It’s common knowledge by now that sitting at a desk all day can be harmful for our posture. For a lot of us, our day jobs involve being hunched over a computer or laptop, and we’re already feeling the negative impacts that can have on our general wellbeing and back health. Bad posture at your desk can result in the following:

  • Shoulder pain
  • Elbow pain
  • Hip pain
  • Knee pain
  • Neck pain
  • Migraines
  • Headaches
  • Back pain (upper, mid and lower)

Slouching and leaning over our desks make bad posture an easy (but damaging) habit to get into. Addressing your bad posture might seem like a lot of effort, but there lots of easy exercises you can do to take the pressure off and relieve some of that tension, and in-turn improve your posture too!

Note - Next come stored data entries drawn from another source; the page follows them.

**src/rtl/best_match_interface_lookup_assert.svh**
```systemverilog
// ----------------------------------------------------------------------------
// best match interface lookup assertion macros
// property shorthands used at the end of the top level
// ----------------------------------------------------------------------------
`ifndef BEST_MATCH_INTERFACE_LOOKUP_ASSERT_SVH
`define BEST_MATCH_INTERFACE_LOOKUP_ASSERT_SVH

// same-cycle implication
`define BML_ASSERT_NOW(label, clk, rstn, ante, cons) \
    label: assert property (@(posedge clk) disable iff (!(rstn)) (ante) |-> (cons)) \
        else $error("bml assertion failed");

// next-cycle implication
`define BML_ASSERT_NEXT(label, clk, rstn, ante, cons) \
    label: assert property (@(posedge clk) disable iff (!(rstn)) (ante) |=> (cons)) \
        else $error("bml assertion failed");

`endif

```
**src/rtl/bml_pkg.sv**
```systemverilog
`timescale 1ns / 1ps
// ----------------------------------------------------------------------------
// bml_pkg
// types, codes and helpers for the best match interface lookup
// ----------------------------------------------------------------------------
package bml_pkg;

    localparam int MAX_INTERFACES = 16;

    localparam int ADDR_W  = 32;
    localparam int COUNT_W = 5;
    localparam int SLOT_W  = 4;
    localparam int LEVEL_W = 2;

    localparam logic CMD_WRITE  = 1'b0;
    localparam logic CMD_LOOKUP = 1'b1;

    localparam logic [LEVEL_W-1:0] LVL_NONE    = 2'd0;
    localparam logic [LEVEL_W-1:0] LVL_NETWORK = 2'd1;
    localparam logic [LEVEL_W-1:0] LVL_SUBNET  = 2'd2;
    localparam logic [LEVEL_W-1:0] LVL_EXACT   = 2'd3;

    typedef struct packed {
        logic              command;
        logic [SLOT_W-1:0] entry_index;
        logic [ADDR_W-1:0] entry_address;
        logic [ADDR_W-1:0] entry_subnet_mask;
        logic [ADDR_W-1:0] query_address;
    } in_item_t;

    typedef struct packed {
        logic               found;
        logic [SLOT_W-1:0]  match_index;
        logic [LEVEL_W-1:0] match_level;
    } out_item_t;

    typedef struct packed {
        logic [ADDR_W-1:0] address;
        logic [ADDR_W-1:0] mask;
    } entry_t;

    typedef enum logic [1:0] {
        ST_IDLE,
        ST_SCAN,
        ST_RESULT
    } state_t;

    // classful network mask of an address
    function automatic logic [ADDR_W-1:0] classful_mask(input logic [ADDR_W-1:0] a);
        logic [ADDR_W-1:0] m;
        priority casez (a[ADDR_W-1 -: 3])
            3'b0??:  m = 32'hFF00_0000;
            3'b10?:  m = 32'hFFFF_0000;
            3'b110:  m = 32'hFFFF_FF00;
            default: m = 32'h0000_0000;
        endcase
        return m;
    endfunction

endpackage

```
**src/rtl/best_match_interface_lookup.sv**
```systemverilog
`timescale 1ns / 1ps
// ----------------------------------------------------------------------------
// best match interface lookup
// interface table with classful best-match search, one entry per cycle
// ----------------------------------------------------------------------------
// usage:
//   s_valid/s_ready/s_data carry items; command write stores one table
//   entry and gives no result, command lookup scans entries 0 to
//   interface_count-1, capped at MAX_INTERFACES, and gives one result
//   on m_valid/m_ready/m_data. cfg_valid/cfg_ready/cfg_data load
//   interface_count; cfg_ready is always 1. the table sits in one memory
//   with a registered read, read once per entry; a lookup goes through
//   ST_SCAN and ST_RESULT to m_valid, and an exact hit ends the scan early;
//   one item is in work at a time, so a new lookup is not taken until the
//   last one's result has been loaded into the output register.
//   s_ready is high only while no item is in work; a finished result sits
//   in the output register, so a new item is taken while it waits.
//   a lookup whose result finds the output register still full waits
//   until m_ready frees it.
//   reset clears the control state and interface_count; table contents are
//   undefined until written.
// ----------------------------------------------------------------------------
module best_match_interface_lookup (
    input  logic                          aclk,
    input  logic                          aresetn,
    input  logic                          s_valid,
    output logic                          s_ready,
    input  bml_pkg::in_item_t             s_data,
    output logic                          m_valid,
    input  logic                          m_ready,
    output bml_pkg::out_item_t            m_data,
    input  logic                          cfg_valid,
    output logic                          cfg_ready,
    input  logic [bml_pkg::COUNT_W-1:0]   cfg_data
);

    localparam int IDX_W = (bml_pkg::MAX_INTERFACES > 1) ?
                           $clog2(bml_pkg::MAX_INTERFACES) : 1;

    bml_pkg::entry_t table_mem [bml_pkg::MAX_INTERFACES];
    bml_pkg::entry_t rd_data_reg;

    bml_pkg::state_t state_reg, state_next;

    logic [bml_pkg::COUNT_W-1:0] count_reg;
    logic [bml_pkg::COUNT_W-1:0] limit_reg, limit_next;
    logic [bml_pkg::COUNT_W-1:0] issue_reg, issue_next;
    logic                        rd_valid_reg, rd_valid_next;
    logic [bml_pkg::SLOT_W-1:0]  rd_slot_reg;
    logic [bml_pkg::ADDR_W-1:0]  query_reg, net_reg;
    logic [bml_pkg::LEVEL_W-1:0] level_reg, level_next;
    logic [bml_pkg::SLOT_W-1:0]  best_reg, best_next;
    logic                        m_valid_reg, m_valid_next;
    bml_pkg::out_item_t          m_data_reg;

    logic             s_fire;
    logic             wr_en;
    logic [IDX_W-1:0] wr_addr;
    logic             rd_en;
    logic [IDX_W-1:0] rd_addr;
    logic             load_out;
    logic             hit_net, hit_sub, hit_exact;

    assign s_ready   = (state_reg == bml_pkg::ST_IDLE);
    assign s_fire    = s_valid && s_ready;
    assign cfg_ready = 1'b1;
    assign m_valid   = m_valid_reg;
    assign m_data    = m_data_reg;

    assign wr_en   = s_fire && (s_data.command == bml_pkg::CMD_WRITE)
                     && (32'(s_data.entry_index) < 32'(bml_pkg::MAX_INTERFACES));
    assign wr_addr = IDX_W'(s_data.entry_index);
    assign rd_addr = IDX_W'(issue_reg);

    assign hit_net   = ((query_reg ^ rd_data_reg.address) & net_reg) == '0;
    assign hit_sub   = ((query_reg ^ rd_data_reg.address) & rd_data_reg.mask) == '0;
    assign hit_exact = rd_valid_reg && (query_reg == rd_data_reg.address);

    always_ff @(posedge aclk) begin
        if (wr_en) begin
            table_mem[wr_addr] <= '{address: s_data.entry_address,
                                    mask:    s_data.entry_subnet_mask};
        end
        if (rd_en) begin
            rd_data_reg <= table_mem[rd_addr];
        end
    end

    always_ff @(posedge aclk) begin
        if (!aresetn) begin
            state_reg    <= bml_pkg::ST_IDLE;
            count_reg    <= '0;
            rd_valid_reg <= 1'b0;
            m_valid_reg  <= 1'b0;
        end else begin
            state_reg    <= state_next;
            rd_valid_reg <= rd_valid_next;
            m_valid_reg  <= m_valid_next;
            if (cfg_valid && cfg_ready) begin
                count_reg <= cfg_data;
            end
        end
    end

    always_ff @(posedge aclk) begin
        limit_reg   <= limit_next;
        issue_reg   <= issue_next;
        level_reg   <= level_next;
        best_reg    <= best_next;
        rd_slot_reg <= bml_pkg::SLOT_W'(issue_reg);
        if (s_fire) begin
            query_reg <= s_data.query_address;
            net_reg   <= bml_pkg::classful_mask(s_data.query_address);
        end
        if (load_out) begin
            m_data_reg.found       <= (level_reg != bml_pkg::LVL_NONE);
            m_data_reg.match_index <= best_reg;
            m_data_reg.match_level <= level_reg;
        end
    end

    always_comb begin
        state_next    = state_reg;
        limit_next    = limit_reg;
        issue_next    = issue_reg;
        level_next    = level_reg;
        best_next     = best_reg;
        rd_valid_next = 1'b0;
        rd_en         = 1'b0;
        load_out      = 1'b0;
        m_valid_next  = m_valid_reg && !m_ready;

        unique case (state_reg)
            bml_pkg::ST_IDLE: begin
                if (s_fire && (s_data.command == bml_pkg::CMD_LOOKUP)) begin
                    limit_next = (32'(count_reg) > 32'(bml_pkg::MAX_INTERFACES))
                                 ? bml_pkg::COUNT_W'(bml_pkg::MAX_INTERFACES)
                                 : count_reg;
                    issue_next = '0;
                    level_next = bml_pkg::LVL_NONE;
                    best_next  = '0;
                    state_next = bml_pkg::ST_SCAN;
                end
            end
            bml_pkg::ST_SCAN: begin
                // compare the entry read last cycle
                if (rd_valid_reg && hit_net) begin
                    if (hit_exact) begin
                        level_next = bml_pkg::LVL_EXACT;
                        best_next  = rd_slot_reg;
                    end else if (hit_sub) begin
                        if (level_reg < bml_pkg::LVL_SUBNET) begin
                            level_next = bml_pkg::LVL_SUBNET;
                            best_next  = rd_slot_reg;
                        end
                    end else if (level_reg < bml_pkg::LVL_NETWORK) begin
                        level_next = bml_pkg::LVL_NETWORK;
                        best_next  = rd_slot_reg;
                    end
                end
                if (hit_exact) begin
                    state_next = bml_pkg::ST_RESULT;
                end else if (issue_reg < limit_reg) begin
                    rd_en         = 1'b1;
                    rd_valid_next = 1'b1;
                    issue_next    = issue_reg + 1'b1;
                end else if (!rd_valid_reg) begin
                    state_next = bml_pkg::ST_RESULT;
                end
            end
            bml_pkg::ST_RESULT: begin
                if (!m_valid_reg || m_ready) begin
                    load_out     = 1'b1;
                    m_valid_next = 1'b1;
                    state_next   = bml_pkg::ST_IDLE;
                end
            end
            default: begin
                state_next = bml_pkg::ST_IDLE;
            end
        endcase
    end

`include "best_match_interface_lookup_assert.svh"

    `BML_ASSERT_NOW(a_read_only_in_scan, aclk, aresetn, rd_valid_reg, state_reg == bml_pkg::ST_SCAN)
    `BML_ASSERT_NOW(a_found_matches_level, aclk, aresetn, m_valid, m_data.found == (m_data.match_level != bml_pkg::LVL_NONE))
    `BML_ASSERT_NOW(a_miss_index_zero, aclk, aresetn, m_valid && !m_data.found, m_data.match_index == '0)
    `BML_ASSERT_NEXT(a_exact_ends_scan, aclk, aresetn, state_reg == bml_pkg::ST_SCAN && hit_exact, state_reg == bml_pkg::ST_RESULT && level_reg == bml_pkg::LVL_EXACT)

endmodule
```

5 easy things you can do at your desk to improve posture

Tip 1: Keep your ears in-line with your shoulders

If you find yourself craning your neck forwards to see your computer screen, then your posture is way off and you need to try and start adjusting it. Your ears should always be inline with your shoulders, and often, this little adjustment can have a knock on effect to the rest of your posture too. So it’s a good exercise to ensure you keep this in check throughout the day.

Tip 2: Every hour, consciously reset your posture

It’s a good idea to set yourself a phone reminder every hour to reset your posture. Even if you start the day with best intentions, sat in your ideal body posture, in 45 minutes you might have already slipped out of it into bad habits. When your posture reminder goes off, bring your head back so it’s level with your shoulders, pull your shoulders back, push your chest out, straighten your spine and uncross your legs.

Tip 3: Head rolls

A head roll is a basic exercise where you let your head roll slowly from one shoulder to the other. The key is to do this slowly and gently, and to take deep, long breaths. When done right it can help relieve tension in your neck and shoulders, which gives way to a better and more relaxed posture.

Tip 4: Shoulder shrugs

Shoulder shrugs are another way to encourage your body to release tension and relax. Shoulder shrugs involve revolving your shoulders in circles – raising them up to your ears and then back down again. A lot of people who work with computers carry a lot of tension in their shoulders, so this can be a key exercising to unlocking better posture and feeling more flexible and relaxed.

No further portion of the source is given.